Being a brown field deployment, the benefits of Software defined Power and new augmented DC rectifiers can only be availed by new Whitespace deployment.
This is comparison of a typical data center that is not using Software Defined Power capabilities today and uses 50% of the capacity on each side of the power system during normal operations. Then in the event of a transfer from 2N to 1N operation all of the power is transferred to the remaining side of the power system.
With Software Defined Power some data centers are able to use 100% of the capacity of both sides of the power system during normal operations. ICE hardware and software is used as described in the previous slides to manage the redundant power in the event of a transfer from 2N to 1N operation. The redundant power that is above and beyond the 1N capacity limit is managed by peak shaving initially and then a series of load shedding protocols are executed by the ICE software until the system is stable in 1N mode at the full capacity of the remaining power feed. The load shedding protocols are defined by predetermined policies and operational variables in place at the time of the event.
This is a use case where a data center that is operating at or near its design capacity without ICE will have challenges when replacing legacy systems with new systems when the new systems need to be installed an put on-line while the legacy systems continue to run. In this example both systems will be running at the same time until the new system are proven to be reliable and the old systems can be taken off line. When both system are running the data center may not have enough capacity to run both system reliably.

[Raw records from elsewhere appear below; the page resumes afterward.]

[config.mk]
export PLATFORM = sky130hd
export DESIGN_NAME = hm_step_tracker
export DESIGN_NICKNAME = d
export VERILOG_FILES = /design/src/rtl/hm_step_tracker.sv
export SDC_FILE = /design/constraint.sdc
export NUM_CORES = 1
export LEC_CHECK = 0
export CAP_MARGIN = 0
export CORE_MARGIN = 2
export CORE_UTILIZATION = 30
export CTS_BUF_LIST = sky130_fd_sc_hd__clkbuf_2 sky130_fd_sc_hd__clkbuf_4 sky130_fd_sc_hd__clkbuf_8
export DETAILED_ROUTE_END_ITERATION = 10
export SLEW_MARGIN = 40
export SYNTH_ARGS = -nofsm -noshare
export SYNTH_HDL_FRONTEND = slang
export SYNTH_SLANG_ARGS = --single-unit
[constraint.sdc]
create_clock -name clk -period 7 [get_ports clk]
set_input_delay 0.7 -clock clk [delete_from_list [all_inputs] [get_ports clk]]
set_output_delay 0.7 -clock clk [all_outputs]
set_load 0.02 [all_outputs]
[src/rtl/hm_step_tracker.sv]
// Step counter with a one-second activity tracker. Raw sensor pulses are synchronised and
// edge-detected; total steps and active seconds are kept as saturating 4-digit BCD counts.
module hm_step_tracker #(
    parameter int CLK_HZ     = 100000000,
    parameter int ACT_THRESH = 2
) (
    input  logic       clk,
    input  logic       rst,
    input  logic       pulse,
    input  logic       clr,
    output logic [3:0] d0,
    output logic [3:0] d1,
    output logic [3:0] d2,
    output logic [3:0] d3,
    output logic [3:0] d4,
    output logic [3:0] d5,
    output logic [3:0] d6,
    output logic [3:0] d7,
    output logic       step_sat,
    output logic       sec_tick
);

    localparam int              TB_W    = (CLK_HZ > 1) ? $clog2(CLK_HZ) : 1;
    localparam logic [TB_W-1:0] TB_LAST = TB_W'(CLK_HZ - 1);
    localparam logic [TB_W-1:0] TB_ONE  = TB_W'(1);
    localparam logic [8:0]      THRESH  = 9'(ACT_THRESH);
    localparam logic [15:0]     BCD_MAX = 16'h9999;

    logic            sync1, sync2, sync3;
    logic            fill1, fill2;
    logic            armed;
    logic            step_evt;

    logic [15:0]     steps_q, steps_nxt;
    logic [15:0]     act_q, act_nxt;
    logic [7:0]      win_cnt, win_nxt;
    logic [8:0]      win_tot;
    logic [TB_W-1:0] tb_cnt, tb_nxt;

    // Saturating 4-digit BCD increment; 9999 is held rather than wrapped.
    function automatic logic [15:0] bcd_inc(input logic [15:0] v);
        logic [15:0] r;
        logic        carry;
        r     = v;
        carry = 1'b1;
        if (v != BCD_MAX) begin
            for (int i = 0; i < 4; i++) begin
                if (carry) begin
                    if (r[i*4 +: 4] == 4'd9) begin
                        r[i*4 +: 4] = 4'd0;
                    end else begin
                        r[i*4 +: 4] = r[i*4 +: 4] + 4'd1;
                        carry       = 1'b0;
                    end
                end
            end
        end
        return r;
    endfunction

    // fill2 marks sync2 as holding a real sample; armed needs a genuine low before any rise
    // counts, so a pulse already high when reset releases is not taken as a step.
    always_ff @(posedge clk or negedge rst) begin
        if (!rst) begin
            sync1 <= 1'b0;
            sync2 <= 1'b0;
            sync3 <= 1'b0;
            fill1 <= 1'b0;
            fill2 <= 1'b0;
            armed <= 1'b0;
        end else begin
            sync1 <= pulse;
            sync2 <= sync1;
            sync3 <= sync2;
            fill1 <= 1'b1;
            fill2 <= fill1;
            armed <= armed | (fill2 & ~sync2);
        end
    end

    assign step_evt = sync2 & ~sync3 & armed;

    always_comb begin
        tb_nxt    = (tb_cnt == TB_LAST) ? '0 : tb_cnt + TB_ONE;
        win_tot   = {1'b0, win_cnt} + {8'd0, step_evt};
        steps_nxt = step_evt ? bcd_inc(steps_q) : steps_q;
        act_nxt   = act_q;
        win_nxt   = win_cnt;
        // A step landing in the tick cycle is credited to the window that is closing.
        if (sec_tick) begin
            win_nxt = '0;
            if (win_tot >= THRESH) begin
                act_nxt = bcd_inc(act_q);
            end
        end else if (step_evt && (win_cnt != 8'hFF)) begin
            win_nxt = win_cnt + 8'd1;
        end
    end

    // sec_tick is registered from the next timebase value so it is high while tb_cnt == CLK_HZ-1.
    always_ff @(posedge clk or negedge rst) begin
        if (!rst) begin
            steps_q  <= '0;
            act_q    <= '0;
            win_cnt  <= '0;
            tb_cnt   <= '0;
            step_sat <= 1'b0;
            sec_tick <= 1'b0;
        end else if (clr) begin
            steps_q  <= '0;
            act_q    <= '0;
            win_cnt  <= '0;
            tb_cnt   <= '0;
            step_sat <= 1'b0;
            sec_tick <= 1'b0;
        end else begin
            steps_q  <= steps_nxt;
            act_q    <= act_nxt;
            win_cnt  <= win_nxt;
            tb_cnt   <= tb_nxt;
            step_sat <= step_sat | (steps_nxt == BCD_MAX);
            sec_tick <= (tb_nxt == TB_LAST);
        end
    end

    assign {d3, d2, d1, d0} = steps_q;
    assign {d7, d6, d5, d4} = act_q;

endmodule

# ---- After elaboration in Yosys (flattened, before gate mapping)
# Index checks and enable logic that the tools add are counted.
dict set report totals {
  ram_bits 0
  register_bits 75
  word_cells 110
  inputBits 4
  output_inout_bits 34
  mem_count 0
  mem_bits_ro 0
  latchBits 0
}
dict set report op_classes {
  n_mul 0
  n_eq_ne 14
  reduce_logical 12
  mux 50
  n_div 0
  n_bitwise 7
  n_shift 0
  n_lt_le_gt_ge 1
  n_addsub 11
}
# op n
set op_table {}
lappend op_table {{16-bit two-way mux} 7}
lappend op_table {{4-bit two-way mux} 14}
lappend op_table {{27-bit equality test (second input constant)} 2}
lappend op_table {{27-bit two-way mux} 2}
lappend op_table {{4-bit by 1-bit adder with 4-bit output (second input constant)} 8}
lappend op_table {{4-bit equality test (second input constant)} 8}
lappend op_table {{16-bit != test (second input constant)} 2}
lappend op_table {{27-bit by 1-bit adder with 27-bit output (second input constant)} 1}
lappend op_table {{1-bit two-way mux} 24}
lappend op_table {{8-bit two-way mux} 3}
lappend op_table {{16-bit equality test (second input constant)} 1}
lappend op_table {{4-bit AND reduction} 3}
lappend op_table {{2-bit nonzero test} 6}
lappend op_table {{8-bit by 1-bit adder with 9-bit output} 1}
lappend op_table {{9-bit by 2-bit greater-or-equal comparator with 1-bit output (second input constant)} 1}
lappend op_table {{8-bit by 1-bit adder with 8-bit output (second input constant)} 1}
lappend op_table {{8-bit != test (second input constant)} 1}
lappend op_table {{1-bit bitwise AND} 3}
lappend op_table {{3-bit AND reduction} 1}
lappend op_table {{3-bit nonzero test} 1}
lappend op_table {{1-bit NOT} 2}
lappend op_table {{1-bit OR} 2}
lappend op_table {{1-bit logical AND} 1}

# ---- Longest topological paths before layout
dict set report depth {
  ltp_word 20
  ltp_mapped 10
  depth_no_buf 10
}

# ---- Worst setup path after synthesis
# Ideal clock, no wire load.
dict set report synth_path {
  kind {reg-to-reg}
  startpoint {reg sync3}
  endpoint {reg act_q[7]}
  n_path_buf 0
  stages_incl_launch_ff 11
  period_less_slack_ps 2405
  required_time_ps 6916
  setup_time_ps 84
  setup_slack_ps 4595
  t_arrival_ps 2321
  cell_sequence {dfrtp_1 > nand3b_2 > inv_1 > ha_1 > ha_1 > or2_2 > o21ai_0 > a31oi_2 > a21oi_1 > or3_1 > a21boi_0}
}
dict set report synth_via {
  elab_chain_cells 7
}
# item line
set synth_lines {}
lappend synth_lines {{from (decl)} 29} ;# logic sync1, sync2, sync3;
lappend synth_lines {{from (signal assigned)} 74} ;# sync3 <= sync2;
lappend synth_lines {{1-bit NOT} 81} ;# assign step_evt = sync2 & ~sync3 & armed;
lappend synth_lines {{1-bit bitwise AND (2 in series)} 81}
lappend synth_lines {{8-bit by 1-bit adder with 9-bit output} 85} ;# win_tot = {1'b0, win_cnt} + {8'd0, step_evt};
lappend synth_lines {{9-bit by 2-bit greater-or-equal comparator with 1-bit output} 92} ;# if (win_tot >= THRESH) begin
lappend synth_lines {{2-bit nonzero test (no line)} --}
lappend synth_lines {{4-bit AND reduction (no line)} --}
lappend synth_lines {{to (signal assigned)} 118} ;# act_q <= act_nxt;
lappend synth_lines {{to (decl)} 35} ;# logic [15:0] act_q, act_nxt;
# No other way between the ends.
# A chain may end at the register's enable or synchronous reset.

# ---- Final worst setup path
# Ends and elaborated chain as after synthesis.

==> results_dict.tcl <==
set metrics [dict create \
    grt_start_max_net_pins 76 \
    met2_usage 0.2117 \
    crit_type "flip-flop to flip-flop" \
    hpwl_um 6728 \
    vdd_drop_max_mv 0.07175 \
    status "completed" \
    slew_violations 0 \
    drt-initial-drc-count 245 \
    syn-num-nets 469 \
    route.detailed.drc 0 \
    ant_nets 0 \
    antenna_found_initial 0 \
    die_area_mm2 0.01506 \
    p_total_mw 0.8210 \
    power_density_mw_per_mm2 165.8 \
    drive_gt1_frac 0.07347 \
    mostFrequentLayoutCell "dfrtp_1" \
    ys_seq_elements 75 \
    dpl-instance-area_mm2 0.004766 \
    crit_arrival_ns 3.01 \
    htree_levels 3 \
    cts_buffers 9 \
    finalHoldViolCount 0 \
    fillers 1374 \
    synth_top_area_cell "dfrtp_1" \
    drtPass1Iterations 4 \
    cts_hold_buf 0 \
    fmax_mhz 365.3 \
    crit_top_cell "ha_1" \
    path_cells "nand3b_2 -> inv_1 -> ha_1 -> ha_1 -> or2_2 -> o21ai_0 -> a31oi_2 -> a21oi_1 -> or3_1 -> a21boi_0" \
    worstMarginPinSlew_ns 0.7155 \
    drt-vias-per-instance 5.163 \
    finish.utilization 0.3581 \
    die_y_um 122.7 \
    grt_setup_unrepaired "false" \
    gr-max-usage-layer "met2" \
    synth-edff-count 0 \
    io_pins 38 \
    clk_path_buf_depth 2 \
    avgSynthCellArea_um2 9.333 \
    cts_sinks 75 \
    async_flop_share 1.000 \
    grt_pass1_wl_um 16640 \
    required_ns 7.28 \
    synth.distinct_cells 64 \
    nets 503 \
    max-cap-violations 0 \
    layout_common_cells "dfrtp_1, nor2_1, nand2_1" \
    fin_crit_sh 0.3910 \
    use_met3 0.04507 \
    syn_to_final_growth_pct 17.11 \
    overflow 0 \
    setup_viol 0 \
    netlist_instances 453 \
    relSlewSlack 0.5193 \
    setup_slack_ns 4.263 \
    cts_tree "yes" \
    synthFlopType "dfrtp_1" \
    crit_fanout 10 \
    coreArea_mm2 0.01383 \
    wl_um 9603 \
    hp-class "primary input to asynchronous set/reset pin" \
    synth_top_area_share 0.4439 \
    finalInstanceArea_mm2 0.004951 \
    synth_area_mm2 0.004228 \
    cts_root_buffer "clkbuf_8" \
    p_leak_nw 2.037 \
    wl_per_cell_um 14.33 \
    cts_resized 0 \
    grtUsageMet1 0.1906 \
    cp-end-kind "flip-flop" \
    io_buffers 37 \
    cp_slowest_cell "a31oi_2" \
    num_vias 3459 \
    routabilityCongestion 0.8880 \
    grt_use_total 0.1403 \
    die_x_um 122.7 \
    fp-row-count 43 \
    synth-seq-area-share 0.4439 \
    finalCriticalPeriod_ns 2.737 \
    startpoint_type "flip-flop" \
    worst_path_largest_cell_delay_ns 0.46 \
    yosysWarnings 0 \
    worstSkewPairLatency_ns 0.37 \
    dp_worst_setup_slack_ns 4.249 \
    grt_pass1_vias 3346 \
    cp_num_buf_inv 1 \
    diodes 0 \
    skew_ns 0.008398 \
    clkSlewWorstSetupHoldPaths_ns 0.07 \
    tns_ns 0 \
    yosys-top-cells-area "dfrtp_1, nor2_1, xor2_1" \
    start_util 0.3058 \
    path_delay_family "compound AO/OA/AOI/OAI gates" \
    post-cts-setup-buffers 0 \
]
[synth_stat cells, drive strengths merged (13+ instances only)]
library cell / instances
xnor2: 17
nand4: 14
nand3: 20
o21ai: 15
xor2: 21
nor2: 66
nand2: 38
a21oi: 15
dfrtp: 75
inv: 13
[flip-flops by register name (all words and copies together) (netlist names)]
name and flops:
sync3 1, tb_cnt 27, act_q 16, win_cnt 8, step_sat 1, sync1 1, armed 1, fill1 1
steps_q 16, fill2 1, sync2 1, sec_tick 1
[logic make-up (layout without fill, tap and decap cells)]
group                      Yosys count  in the layout  synth area share
and+or+nand+nor                    231            231            0.2992
buffers and inverters               29             66           0.03019
xor gates and xnor gates            38             38           0.07872
muxes                                6              6           0.01421
AOI/OAI and AO/OA                   61             61           0.09736
adders and majority gates           12             12           0.03551
DFF                                 75             75            0.4439
other                                1              1         0.0008870
[power by group]
| part | switching (mW) | internal [mW] |
|---|---|---|
| registers | 0.00693 | 0.439 |
| clock network | 0.157 | 0.173 |
| logic | 0.0299 | 0.0146 |
| total | 0.194 | 0.627 |
[path summary, 6_finish.rpt]
check,to,depth (start not counted),start,slack [ns]
max in group asynchronous,act_q[9],1,rst,6.17
min in group clk,fill2,0,fill1,0.35
worst min register to register,fill2,0,fill1,0.35
worst max-delay path,act_q[7],10,sync3,4.26
worst max register to register,act_q[7],10,sync3,4.26
worst min-delay path,tb_cnt[5],1,rst,0.35
[final cells by class]
class / instances / area (um2) / area share
well taps: 180 / 225.2 / 0.04549
inverters: 13 / 48.80 / 0.009856
flip-flops and latches: 75 / 1877 / 0.3791
clock buffers: 11 / 145.1 / 0.02932
repair buffers: 39 / 386.6 / 0.07809
clock inverters: 3 / 40.04 / 0.008087
multi-input cells: 349 / 2228 / 0.4501
[per-stage QoR]
stage / instances / hold slack [ns]
after floorplan: 453 / 0.3312
after global placement: 656 / 0.3329
final: 670 / 0.3517
after global routing: 670 / 0.3585
after detailed placement: 656 / 0.3371
after CTS: 670 / 0.3538
[layer usage]
metal / wire length, um / part of all wire
met5: 0 / 0
met4: 157 / 0.016
met3: 471 / 0.049
met2: 4339 / 0.45
met1: 4635 / 0.48
(Power assumes the default switching activity.)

With ICE this type of load migration can be managed with less disruption and with higher availability for critical system in the data center than without ICE. Redundant capacity can be used for the additional capacity head room while the migration takes place. In the event of a hiccup in the new equipment it will be treated with lower priority during the migration until ready to transfer the workloads. As the workloads transfer, the priority of the equipment changes as well. The process becomes a seamless transition where power is managed in such a manner as to maximize availability based on the criticality scoring of each load in real time.
This is an overview of Software Defined Power’s capabilities to converge IT operations with Facility operations to manage capacity in such a manner as to increase the utilization of a facility beyond what is available with management tools previously available.